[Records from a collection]
<<<<

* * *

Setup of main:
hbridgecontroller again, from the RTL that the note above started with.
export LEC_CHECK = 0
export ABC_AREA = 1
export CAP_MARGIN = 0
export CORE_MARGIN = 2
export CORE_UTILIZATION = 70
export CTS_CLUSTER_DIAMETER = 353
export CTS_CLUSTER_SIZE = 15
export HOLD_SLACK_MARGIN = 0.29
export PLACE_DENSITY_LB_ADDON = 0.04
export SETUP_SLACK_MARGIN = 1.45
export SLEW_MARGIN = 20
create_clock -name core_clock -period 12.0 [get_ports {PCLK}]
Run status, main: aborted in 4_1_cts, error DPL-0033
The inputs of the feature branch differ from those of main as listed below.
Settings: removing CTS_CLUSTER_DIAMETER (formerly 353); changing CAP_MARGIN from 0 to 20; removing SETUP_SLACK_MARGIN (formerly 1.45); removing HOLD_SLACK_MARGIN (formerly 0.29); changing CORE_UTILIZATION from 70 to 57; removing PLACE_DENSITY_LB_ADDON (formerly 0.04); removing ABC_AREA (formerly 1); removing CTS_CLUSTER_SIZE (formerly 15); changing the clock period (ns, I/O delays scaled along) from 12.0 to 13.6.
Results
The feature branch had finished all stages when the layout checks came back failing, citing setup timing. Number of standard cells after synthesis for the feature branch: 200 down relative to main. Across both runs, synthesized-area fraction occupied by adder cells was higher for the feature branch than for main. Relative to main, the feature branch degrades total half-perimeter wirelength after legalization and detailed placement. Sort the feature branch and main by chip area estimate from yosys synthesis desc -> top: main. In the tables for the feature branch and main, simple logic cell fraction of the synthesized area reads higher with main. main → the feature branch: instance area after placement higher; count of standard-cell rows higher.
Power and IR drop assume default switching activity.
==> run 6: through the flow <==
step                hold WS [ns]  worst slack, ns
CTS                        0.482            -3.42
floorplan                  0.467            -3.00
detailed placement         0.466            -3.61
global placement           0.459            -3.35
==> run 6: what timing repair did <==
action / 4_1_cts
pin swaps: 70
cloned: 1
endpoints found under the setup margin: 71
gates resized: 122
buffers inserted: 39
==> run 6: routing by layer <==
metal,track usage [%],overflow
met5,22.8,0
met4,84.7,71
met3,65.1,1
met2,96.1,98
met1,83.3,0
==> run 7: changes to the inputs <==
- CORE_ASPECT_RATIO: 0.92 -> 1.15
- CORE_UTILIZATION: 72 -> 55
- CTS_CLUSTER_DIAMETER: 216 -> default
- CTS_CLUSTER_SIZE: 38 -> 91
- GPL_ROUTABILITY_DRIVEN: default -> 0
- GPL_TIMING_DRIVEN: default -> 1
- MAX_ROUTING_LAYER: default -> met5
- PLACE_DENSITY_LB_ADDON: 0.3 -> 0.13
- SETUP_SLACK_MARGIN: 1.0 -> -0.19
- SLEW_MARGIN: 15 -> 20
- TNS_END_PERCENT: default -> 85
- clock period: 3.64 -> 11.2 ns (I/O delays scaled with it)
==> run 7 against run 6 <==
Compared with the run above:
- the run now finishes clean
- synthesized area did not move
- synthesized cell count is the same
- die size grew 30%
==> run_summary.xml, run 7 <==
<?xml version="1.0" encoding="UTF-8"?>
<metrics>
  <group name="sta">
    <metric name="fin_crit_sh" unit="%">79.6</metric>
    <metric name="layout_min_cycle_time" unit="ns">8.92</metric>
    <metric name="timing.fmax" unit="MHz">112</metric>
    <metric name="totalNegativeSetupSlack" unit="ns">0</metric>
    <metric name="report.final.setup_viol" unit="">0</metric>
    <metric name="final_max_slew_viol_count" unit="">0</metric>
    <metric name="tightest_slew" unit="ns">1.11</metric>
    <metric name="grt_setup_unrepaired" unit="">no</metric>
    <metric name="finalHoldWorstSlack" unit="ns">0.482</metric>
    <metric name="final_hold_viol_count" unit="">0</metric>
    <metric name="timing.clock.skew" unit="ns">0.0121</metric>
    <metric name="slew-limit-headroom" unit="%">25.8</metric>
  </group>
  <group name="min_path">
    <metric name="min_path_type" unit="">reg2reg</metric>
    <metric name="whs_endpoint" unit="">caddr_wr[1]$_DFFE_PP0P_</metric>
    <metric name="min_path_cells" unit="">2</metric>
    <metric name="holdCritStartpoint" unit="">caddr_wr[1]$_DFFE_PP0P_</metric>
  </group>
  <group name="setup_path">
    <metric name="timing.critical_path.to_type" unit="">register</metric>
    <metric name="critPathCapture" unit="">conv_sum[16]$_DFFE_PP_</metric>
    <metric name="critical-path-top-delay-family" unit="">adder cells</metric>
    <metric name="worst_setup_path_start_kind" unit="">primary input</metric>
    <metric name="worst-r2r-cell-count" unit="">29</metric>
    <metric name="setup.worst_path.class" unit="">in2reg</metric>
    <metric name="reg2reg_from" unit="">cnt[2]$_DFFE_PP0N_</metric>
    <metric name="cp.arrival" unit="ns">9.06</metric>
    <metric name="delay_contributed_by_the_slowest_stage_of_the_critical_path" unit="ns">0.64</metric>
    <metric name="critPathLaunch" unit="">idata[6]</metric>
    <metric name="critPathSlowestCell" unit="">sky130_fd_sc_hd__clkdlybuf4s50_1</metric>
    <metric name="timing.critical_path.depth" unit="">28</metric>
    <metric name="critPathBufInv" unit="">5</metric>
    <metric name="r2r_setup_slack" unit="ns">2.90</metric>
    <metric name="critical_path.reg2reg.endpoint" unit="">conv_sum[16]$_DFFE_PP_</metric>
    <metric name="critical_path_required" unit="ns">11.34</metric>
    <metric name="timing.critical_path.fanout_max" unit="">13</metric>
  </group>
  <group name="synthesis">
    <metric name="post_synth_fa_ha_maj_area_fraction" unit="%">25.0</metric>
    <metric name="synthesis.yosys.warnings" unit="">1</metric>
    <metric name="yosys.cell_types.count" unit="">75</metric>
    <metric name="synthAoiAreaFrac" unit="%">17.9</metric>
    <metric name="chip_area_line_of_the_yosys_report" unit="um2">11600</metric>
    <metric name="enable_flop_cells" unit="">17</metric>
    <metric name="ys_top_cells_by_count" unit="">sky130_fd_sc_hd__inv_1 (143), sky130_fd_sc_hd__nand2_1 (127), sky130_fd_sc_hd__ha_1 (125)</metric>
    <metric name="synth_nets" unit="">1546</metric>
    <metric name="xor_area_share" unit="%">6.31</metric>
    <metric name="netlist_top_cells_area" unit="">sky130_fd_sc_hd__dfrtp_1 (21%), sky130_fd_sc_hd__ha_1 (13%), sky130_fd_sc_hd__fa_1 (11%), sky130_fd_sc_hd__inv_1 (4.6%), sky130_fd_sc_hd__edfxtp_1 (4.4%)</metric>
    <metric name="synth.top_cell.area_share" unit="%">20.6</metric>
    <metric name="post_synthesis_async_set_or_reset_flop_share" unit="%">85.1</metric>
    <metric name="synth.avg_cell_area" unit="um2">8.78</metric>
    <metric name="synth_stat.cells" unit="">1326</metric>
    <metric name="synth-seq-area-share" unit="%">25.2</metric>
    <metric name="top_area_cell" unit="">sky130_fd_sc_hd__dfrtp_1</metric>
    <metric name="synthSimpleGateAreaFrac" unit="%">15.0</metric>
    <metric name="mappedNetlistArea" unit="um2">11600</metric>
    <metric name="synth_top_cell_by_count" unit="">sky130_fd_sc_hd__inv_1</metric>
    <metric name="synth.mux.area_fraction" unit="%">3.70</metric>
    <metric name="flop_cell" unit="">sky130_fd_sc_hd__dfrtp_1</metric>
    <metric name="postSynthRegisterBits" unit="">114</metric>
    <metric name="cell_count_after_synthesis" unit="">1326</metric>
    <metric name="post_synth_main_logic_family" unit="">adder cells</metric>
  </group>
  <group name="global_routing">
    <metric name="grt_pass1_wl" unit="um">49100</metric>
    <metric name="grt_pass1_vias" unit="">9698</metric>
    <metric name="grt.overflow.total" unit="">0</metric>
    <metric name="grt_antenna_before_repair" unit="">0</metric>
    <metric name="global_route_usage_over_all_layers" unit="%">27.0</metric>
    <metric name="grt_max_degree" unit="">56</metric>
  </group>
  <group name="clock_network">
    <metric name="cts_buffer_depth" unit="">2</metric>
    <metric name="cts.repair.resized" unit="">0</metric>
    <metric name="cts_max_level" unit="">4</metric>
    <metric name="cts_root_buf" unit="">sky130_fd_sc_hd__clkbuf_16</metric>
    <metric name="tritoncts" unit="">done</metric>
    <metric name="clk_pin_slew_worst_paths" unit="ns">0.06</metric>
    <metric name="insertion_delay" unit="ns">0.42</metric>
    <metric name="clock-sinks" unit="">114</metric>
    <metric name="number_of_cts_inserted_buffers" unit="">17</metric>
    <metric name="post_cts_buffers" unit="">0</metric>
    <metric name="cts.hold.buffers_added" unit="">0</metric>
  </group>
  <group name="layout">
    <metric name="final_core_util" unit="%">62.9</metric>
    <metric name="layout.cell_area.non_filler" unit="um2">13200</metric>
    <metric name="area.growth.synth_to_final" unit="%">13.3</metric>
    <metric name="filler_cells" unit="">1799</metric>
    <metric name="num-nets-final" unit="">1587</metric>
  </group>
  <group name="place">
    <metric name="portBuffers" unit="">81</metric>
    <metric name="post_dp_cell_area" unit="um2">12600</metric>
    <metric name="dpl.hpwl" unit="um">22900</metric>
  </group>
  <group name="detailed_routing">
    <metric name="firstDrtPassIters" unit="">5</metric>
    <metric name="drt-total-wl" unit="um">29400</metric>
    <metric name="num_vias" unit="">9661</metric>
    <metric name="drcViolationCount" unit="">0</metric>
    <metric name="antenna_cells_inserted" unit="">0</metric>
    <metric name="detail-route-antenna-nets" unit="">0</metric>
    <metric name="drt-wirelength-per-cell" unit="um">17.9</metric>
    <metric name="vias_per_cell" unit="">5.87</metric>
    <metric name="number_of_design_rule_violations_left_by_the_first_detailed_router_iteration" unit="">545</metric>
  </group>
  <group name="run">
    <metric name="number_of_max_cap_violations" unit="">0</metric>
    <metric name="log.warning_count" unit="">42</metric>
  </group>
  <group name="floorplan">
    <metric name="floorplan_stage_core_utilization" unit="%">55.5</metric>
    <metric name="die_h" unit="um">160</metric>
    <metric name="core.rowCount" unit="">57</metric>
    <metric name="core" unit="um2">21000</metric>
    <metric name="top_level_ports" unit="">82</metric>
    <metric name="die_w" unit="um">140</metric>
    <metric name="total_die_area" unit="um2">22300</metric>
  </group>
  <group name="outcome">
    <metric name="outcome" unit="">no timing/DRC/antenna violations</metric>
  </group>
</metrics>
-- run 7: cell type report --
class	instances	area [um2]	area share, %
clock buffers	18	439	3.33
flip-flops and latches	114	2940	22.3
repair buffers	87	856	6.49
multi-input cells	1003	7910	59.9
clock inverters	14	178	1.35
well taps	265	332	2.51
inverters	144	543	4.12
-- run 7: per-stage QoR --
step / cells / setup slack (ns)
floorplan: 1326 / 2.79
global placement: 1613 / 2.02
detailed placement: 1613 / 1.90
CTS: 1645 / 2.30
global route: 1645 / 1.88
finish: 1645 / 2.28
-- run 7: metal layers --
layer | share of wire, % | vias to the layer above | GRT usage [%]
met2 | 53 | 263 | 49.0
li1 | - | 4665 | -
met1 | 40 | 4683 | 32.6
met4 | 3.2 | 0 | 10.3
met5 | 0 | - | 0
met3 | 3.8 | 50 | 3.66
`design/flow/design.v`:
```
module joinC #(parameter N = 5)(
	input [N - 1 : 0] valid_in,
	output reg  [N - 1 : 0] ready_in,
	output valid_out,
	input ready_out
);
	assign valid_out = &valid_in; 
	reg[N - 1 : 0] singleValid;
	integer i, j;
	always @(*)begin
		for(i = 0; i < N; i = i + 1)begin
			singleValid[i] = 1;
			for(j = 0; j < N; j = j + 1)
				if(i != j)
					singleValid[i] = singleValid[i] & valid_in[j];
		end
		for(i = 0; i < N; i = i + 1)begin
			ready_in[i] = singleValid[i] & ready_out;
		end
	end
endmodule
module OEHB #(parameter INPUTS = 1,
		parameter OUTPUTS = 1,
		parameter DATA_IN_SIZE = 32,
		parameter DATA_OUT_SIZE = 32)
	(
		input clk,
		input rst,
		input [INPUTS * (DATA_IN_SIZE)- 1 : 0]data_in_bus,
		input [INPUTS - 1 : 0]valid_in_bus,
		output [INPUTS - 1 : 0] ready_in_bus,
		output [OUTPUTS * (DATA_OUT_SIZE) - 1 : 0]data_out_bus,
		output reg [OUTPUTS - 1 : 0]valid_out_bus,
		input 	[OUTPUTS - 1 : 0] ready_out_bus
);
	wire reg_en;
	reg [DATA_IN_SIZE - 1 : 0] data_reg;
	always@(posedge clk, posedge rst)
		if(rst)
			valid_out_bus[0] <= 0;
		else
			valid_out_bus[0] <= valid_in_bus[0] | ~ready_in_bus[0];
	always@(posedge clk, posedge rst)
		if(rst)
			data_reg <= 0;
		else if(reg_en)
			data_reg <= data_in_bus[0 * DATA_IN_SIZE +: DATA_IN_SIZE];
	assign data_out_bus[0 * DATA_OUT_SIZE +: DATA_OUT_SIZE] = data_reg;
	assign ready_in_bus[0] = ~valid_out_bus[0] | ready_out_bus[0];
	assign reg_en = ready_in_bus[0] & valid_in_bus[0];
endmodule
module delay_buffer #(parameter SIZE = 32) (
	input clk, rst,
	input valid_in, ready_in,
	output valid_out
);
	reg [SIZE - 1 : 0] shift_reg;
	always @(posedge clk)begin
		if(ready_in | rst)
			shift_reg[0] <= valid_in;
	end
	always @(posedge clk)begin
		if(rst)
			shift_reg[SIZE - 1 : 1] <= 0;
		else if(ready_in)
			shift_reg[SIZE - 1 : 1] <= shift_reg[SIZE - 2 : 0];
	end
	assign valid_out = shift_reg[SIZE - 1];
endmodule
module mul_4_stage (
	input clk, ce,
	input[31 : 0] a,
	input [31 : 0] b,
	output [31 : 0] p
);
	reg [31 : 0] a_reg, b_reg, q0, q1, q2;
	wire [63 : 0] mul_wire;
	assign mul_wire = a_reg * b_reg;
	wire [31 : 0] mul;
	assign mul = mul_wire[31 : 0];
	always @(posedge clk)
		if(ce)begin
			a_reg <= a;
			b_reg <= b;
			q0 <= mul;
			q1 <= q0;
			q2 <= q1;
		end
	assign p = q2;
endmodule
module mul_op #(parameter INPUTS = 2,
		parameter OUTPUTS = 1,
		parameter DATA_IN_SIZE = 32,
		parameter DATA_OUT_SIZE = 32)
		(
		input clk,
		input rst,
		input [INPUTS * (DATA_IN_SIZE)- 1 : 0]data_in_bus,
		input [INPUTS - 1 : 0]valid_in_bus,
		output [INPUTS - 1 : 0] ready_in_bus,
		output [OUTPUTS * (DATA_OUT_SIZE) - 1 : 0]data_out_bus,
		output [OUTPUTS - 1 : 0]valid_out_bus,
		input 	[OUTPUTS - 1 : 0] ready_out_bus
);
	localparam LATENCY = 4;
	wire [2 * DATA_OUT_SIZE - 1 : 0] temp_result;
	wire join_valid;
	wire buff_valid, oehb_valid, oehb_ready;
	wire oehb_dataOut, oehb_datain;
	joinC #(.N(INPUTS)) add_fork(.valid_in(valid_in_bus), .ready_in(ready_in_bus), .valid_out(join_valid), .ready_out(oehb_ready));
	mul_4_stage multiply_unit (.clk(clk), .ce(oehb_ready), .a(data_in_bus[0 * DATA_IN_SIZE +: DATA_IN_SIZE]), .b(data_in_bus[1 * DATA_IN_SIZE +: DATA_IN_SIZE]), .p(data_out_bus[0 * DATA_OUT_SIZE +: DATA_OUT_SIZE]));
	delay_buffer #(.SIZE(LATENCY - 1))delay_buff(.clk(clk), .rst(rst), .valid_in(join_valid), .ready_in(oehb_ready), .valid_out(buff_valid));
	OEHB #(.INPUTS(1), .OUTPUTS(1), .DATA_IN_SIZE(1), .DATA_OUT_SIZE(1)) oehb_buffer (.clk(clk), .rst(rst),
										 .data_in_bus(1'b0), .valid_in_bus(buff_valid), .ready_in_bus(oehb_ready),
										 .data_out_bus(oehb_dataOut), .valid_out_bus(valid_out_bus[0]), .ready_out_bus(ready_out_bus[0]));
endmodule
```
== harbor ==
## cpu
module cpu(
	input clk,rst,
	output [9:0] instr_Addr,
	input [15:0] instr,
	output reg [8:0] data_Addr,
	output reg [15:0] write_data,
	input [15:0] read_data,
	output write_enable
    );
wire [15:0] sign_Imm;
wire [8:0] immediate;
assign immediate = instr[8:0];
SignExtend sgex(
	.imm(immediate),
	.sgnimm(sign_Imm)
);
wire [3:0] flag_reg,flag_next;
wire save_flags;
register #(4) FlagReg(clk,rst,save_flags,flag_next,flag_reg);
reg [15:0] srcA,srcB;
wire [15:0] res,extra_res;
reg [8:0] SP_next;
wire [8:0] SP_reg;
wire branch,ret,loadPC,reg_from_mem;
wire push,op_stack,wr_X,wr_Y,wr_ACC,extra_write_X;
wire [1:0] sel_srcA,sel_srcB,data_addr_sel,mem_data_wr_sel;
wire [4:0] opsel;
wire ready;
controlUnit cu(
	.instr(instr),
	.branch(branch),
	.ret(ret),
	.loadPC(loadPC),
	.push(push),
	.op_stack(op_stack),
	.opsel(opsel),
	.sel_srcA(sel_srcA),
	.sel_srcB(sel_srcB),
	.ready(ready),
	.data_addr_sel(data_addr_sel),
	.wr_to_data_mem(write_enable),
	.mem_data_wr_sel(mem_data_wr_sel),
	.reg_from_mem(reg_from_mem),
	.extra_write_X(extra_write_X),
  ...
Size in the first run: roughly 10000 cells after synthesis, about 70 I/O pins, ~77000 µm² of cells after synthesis.
==> flow/config.mk <==
export PLATFORM = sky130hd
export DESIGN_NAME = cpu
export DESIGN_NICKNAME = cpu
export VERILOG_FILES = /design/flow/design.v
export SDC_FILE = /design/flow/constraint.sdc
export NUM_CORES = 4
export LEC_CHECK = 0
export CAP_MARGIN = 20
export CELL_PAD_IN_SITES_GLOBAL_PLACEMENT = 1
export CORE_ASPECT_RATIO = 1.88
export CORE_MARGIN = 6
export CORE_UTILIZATION = 50
export GPL_TIMING_DRIVEN = 1
export MAX_ROUTING_LAYER = met4
export SETUP_SLACK_MARGIN = 5.0
export SLEW_MARGIN = 20
export TNS_END_PERCENT = 70
==> flow/constraint.sdc <==
create_clock -name core_clock -period 212.0 [get_ports {clk}]
set_input_delay 42.4000 -clock core_clock [delete_from_list [all_inputs] [get_ports {clk}]]
set_output_delay 42.4000 -clock core_clock [all_outputs]
set_load 0.01 [all_outputs]
run.sh (not shown) runs the stock make flow with config.mk's settings and CLKGATE_MAP_FILE=.
> inputs changed (harbor -> amber)
Settings: a deleted TNS_END_PERCENT that had been 70; a change of CORE_UTILIZATION from 50 to 70; an added CTS_CLUSTER_SIZE of 22; an added ABC_AREA of 1; a change of CAP_MARGIN from 20 to 40; a deleted MAX_ROUTING_LAYER that had been met4; a deleted CORE_ASPECT_RATIO that had been 1.88; a change of CORE_MARGIN from 6 to 2; an added CTS_CLUSTER_DIAMETER of 340; a deleted CELL_PAD_IN_SITES_GLOBAL_PLACEMENT that had been 1; a deleted GPL_TIMING_DRIVEN that had been 1; a deleted SETUP_SLACK_MARGIN that had been 5.0; a change of the clock period (ns, I/O delays scaled along) from 212.0 to 110.0.
==> results <==
Across harbor and amber, a clean result was obtained everywhere but in amber. FAIL amber @ 5_1_grt: tool exited with error. Number of placement rows: amber vs harbor down about 37%. amber and harbor ended up with roughly the same flip-flop and latch count after synthesis. Taking amber as 1.0, harbor lands at 0.851 on synthesized cell count. amber -> harbor: hold buffer count at cts delta 0, exact match. Average cell area after synthesis of amber falls short of that of harbor by more than 10%. Placed cell count, harbor and amber: larger value in amber. harbor -> amber: chip width increased by more than 10%.
## comparator_latch
module comparator_latch #
(
  parameter n_to_response_time = -1038,
  parameter p_to_response_time = -1020,
  parameter const_response_time = 1285,
  parameter n_to_tau = -1248,
  parameter p_to_tau = 1037,
  parameter const_tau = 1042,
  parameter n_to_response_time_lh = -1752,
  parameter p_to_response_time_lh = -1006,
  parameter const_response_time_lh = 1185,
  parameter n_to_tau_lh = 1131,
  parameter p_to_tau_lh = -1115,
  parameter const_tau_lh = 1529
)
(
  input clk,
  input reset,
  input sys_clk,
  input [15-1:0] n,
  input [15-1:0] p,
  output [35-1:0] out
);
make LEC_CHECK=0 ABC_AREA=1 CAP_MARGIN=20 CELL_PAD_IN_SITES_DETAIL_PLACEMENT=0 CORE_ASPECT_RATIO=1.02 CORE_MARGIN=2 CORE_UTILIZATION=72 CTS_CLUSTER_DIAMETER=204 CTS_CLUSTER_SIZE=20 GPL_TIMING_DRIVEN=1 MAX_ROUTING_LAYER=met4 MIN_ROUTING_LAYER=met1 PLACE_DENSITY_LB_ADDON=0.01 SETUP_SLACK_MARGIN=0.25 SLEW_MARGIN=20 finish   # period 19.1 ns
run.sh (not shown) runs the stock make flow with config.mk's settings and CLKGATE_MAP_FILE=.
The baseline never finished: it broke off in 5_1_grt, error ODB-0269.
Rerun with:
ABC_AREA = default   (was 1)
CELL_PAD_IN_SITES_DETAIL_PLACEMENT = default   (was 0)
CORE_ASPECT_RATIO = default   (was 1.02)
CORE_UTILIZATION = 66   (was 72)
CTS_CLUSTER_DIAMETER = default   (was 204)
CTS_CLUSTER_SIZE = default   (was 20)
GPL_TIMING_DRIVEN = default   (was 1)
MAX_ROUTING_LAYER = default   (was met4)
MIN_ROUTING_LAYER = default   (was met1)
PLACE_DENSITY_LB_ADDON = default   (was 0.01)
SETUP_SLACK_MARGIN = default   (was 0.25)
clock period = 14.6 ns   (was 19.1 ns; I/O delays follow)
After rerunning: This time the run produced a layout that fails on negative setup slack. Area after synthesis is lower by 5.5%. Die size rises by 3.0%. Synthesized cell count falls by 16%.

* * *

run A:
comparator_latch again, from the RTL that the note above started with.
clock: 20.1 ns
lec_check: 0
abc_area: 0
cap_margin: 20
cell_pad_in_sites_detail_placement: 0
core_aspect_ratio: 0.54
core_margin: 10
core_utilization: 55
cts_cluster_diameter: 80
cts_cluster_size: 66
gpl_timing_driven: 0
min_routing_layer: met1
place_density_lb_addon: 0.07
setup_slack_margin: 2.96
slew_margin: 20
In run A the implementation ran to completion but is not tape-out ready, as the final checks report negative setup slack.
Inputs modified between run A and run B:
Settings: changing CAP_MARGIN from 20 to 10; changing SETUP_SLACK_MARGIN from 2.96 to 5.0; changing CORE_MARGIN from 10 to 2; setting GPL_ROUTABILITY_DRIVEN to 0 for the first time; setting TNS_END_PERCENT to 55 for the first time; changing CORE_ASPECT_RATIO from 0.54 to 0.61; changing PLACE_DENSITY_LB_ADDON from 0.07 to 0.28; setting CELL_PAD_IN_SITES_GLOBAL_PLACEMENT to 1 for the first time; changing CTS_CLUSTER_DIAMETER from 80 to 343; setting MAX_ROUTING_LAYER to met4 for the first time; changing ABC_AREA from 0 to 1; changing CORE_UTILIZATION from 55 to 52; changing MIN_ROUTING_LAYER from met1 to met2.
Results
- Run B: GRT-0116 in 5_1_grt -> run aborted
- Changes observed in run B relative to run A: number of cells in the design after placement increased by 18% relative to the old numbers, gate count of the mapped netlist saw an increase, post-synthesis share of cell area spent on xor and xnor gates saw a decrease.
> inputs changed (run B -> run C)
Settings: swapping 0 for 1 in GPL_TIMING_DRIVEN; swapping met2 for met1 in MIN_ROUTING_LAYER; swapping 5.0 for 0.25 in SETUP_SLACK_MARGIN; clearing GPL_ROUTABILITY_DRIVEN, which used to be 0; clearing CTS_CLUSTER_DIAMETER, which used to be 343; swapping 1 for 0 in ABC_AREA; swapping 0.28 for 0.07 in PLACE_DENSITY_LB_ADDON; clearing CELL_PAD_IN_SITES_GLOBAL_PLACEMENT, which used to be 1; swapping 10 for 20 in CAP_MARGIN; clearing TNS_END_PERCENT, which used to be 55; swapping 52 for 72 in CORE_UTILIZATION.
==> comparison <==
Status run C: flow complete, layout not clean - negative setup slack
When run C is measured against run B, its horizontal extent of the die turns out about 17% lower.
[run C vs run B] fraction of the mapped netlist area in simple logic gates: lower in run C
Summary: with run B as the reference, synthesized chip area reported by yosys in run C moved down by a few percent.
Changes observed in run C relative to run B: area after synthesis down 3100 um^2; floorplan row count down 17; synthesized cell count down about 16%.
Compared with run B, in run C die size has decreased; final HPWL from detailed placement has decreased.
#### Input delta (run D over run C)
Settings: ABC_AREA: 0 -> 1; CTS_CLUSTER_DIAMETER: unset -> 204; CORE_ASPECT_RATIO: 0.61 -> 1.02.
==> results <==
- Complete run, failing final checks: run C, reason negative setup slack.
- Run D ended with every stage complete and zero timing, DRC or antenna violations.
- Relative to run C, placed wire-length estimate has gone up in run D.
- Maximum frequency in run D vs run C: up 0.0034 GHz
- Wire: run D routes more than run C
- Final-layout non-clock buffer area share, run C and run D, higher one = run C.
- Setup slack: run D more than run C
- Relative to run C, global-route usage decreased by 1.9 points in run D.
- For number of vias after detailed routing, dividing the value from run C by the value from run D gives 0.912.
- Data arrival time of the worst path: run D vs run C down 1370 ps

>>>>

■ **Goal of the exercise**: Quote exactly the stretch of lines above that starts at the first one and ends at the line with "export HOLD_SLACK_MARGIN = 0.29", and nothing beyond it.

■ **Answer to this exercise**:
* * *

Setup of main:
hbridgecontroller again, from the RTL that the note above started with.
export LEC_CHECK = 0
export ABC_AREA = 1
export CAP_MARGIN = 0
export CORE_MARGIN = 2
export CORE_UTILIZATION = 70
export CTS_CLUSTER_DIAMETER = 353
export CTS_CLUSTER_SIZE = 15
export HOLD_SLACK_MARGIN = 0.29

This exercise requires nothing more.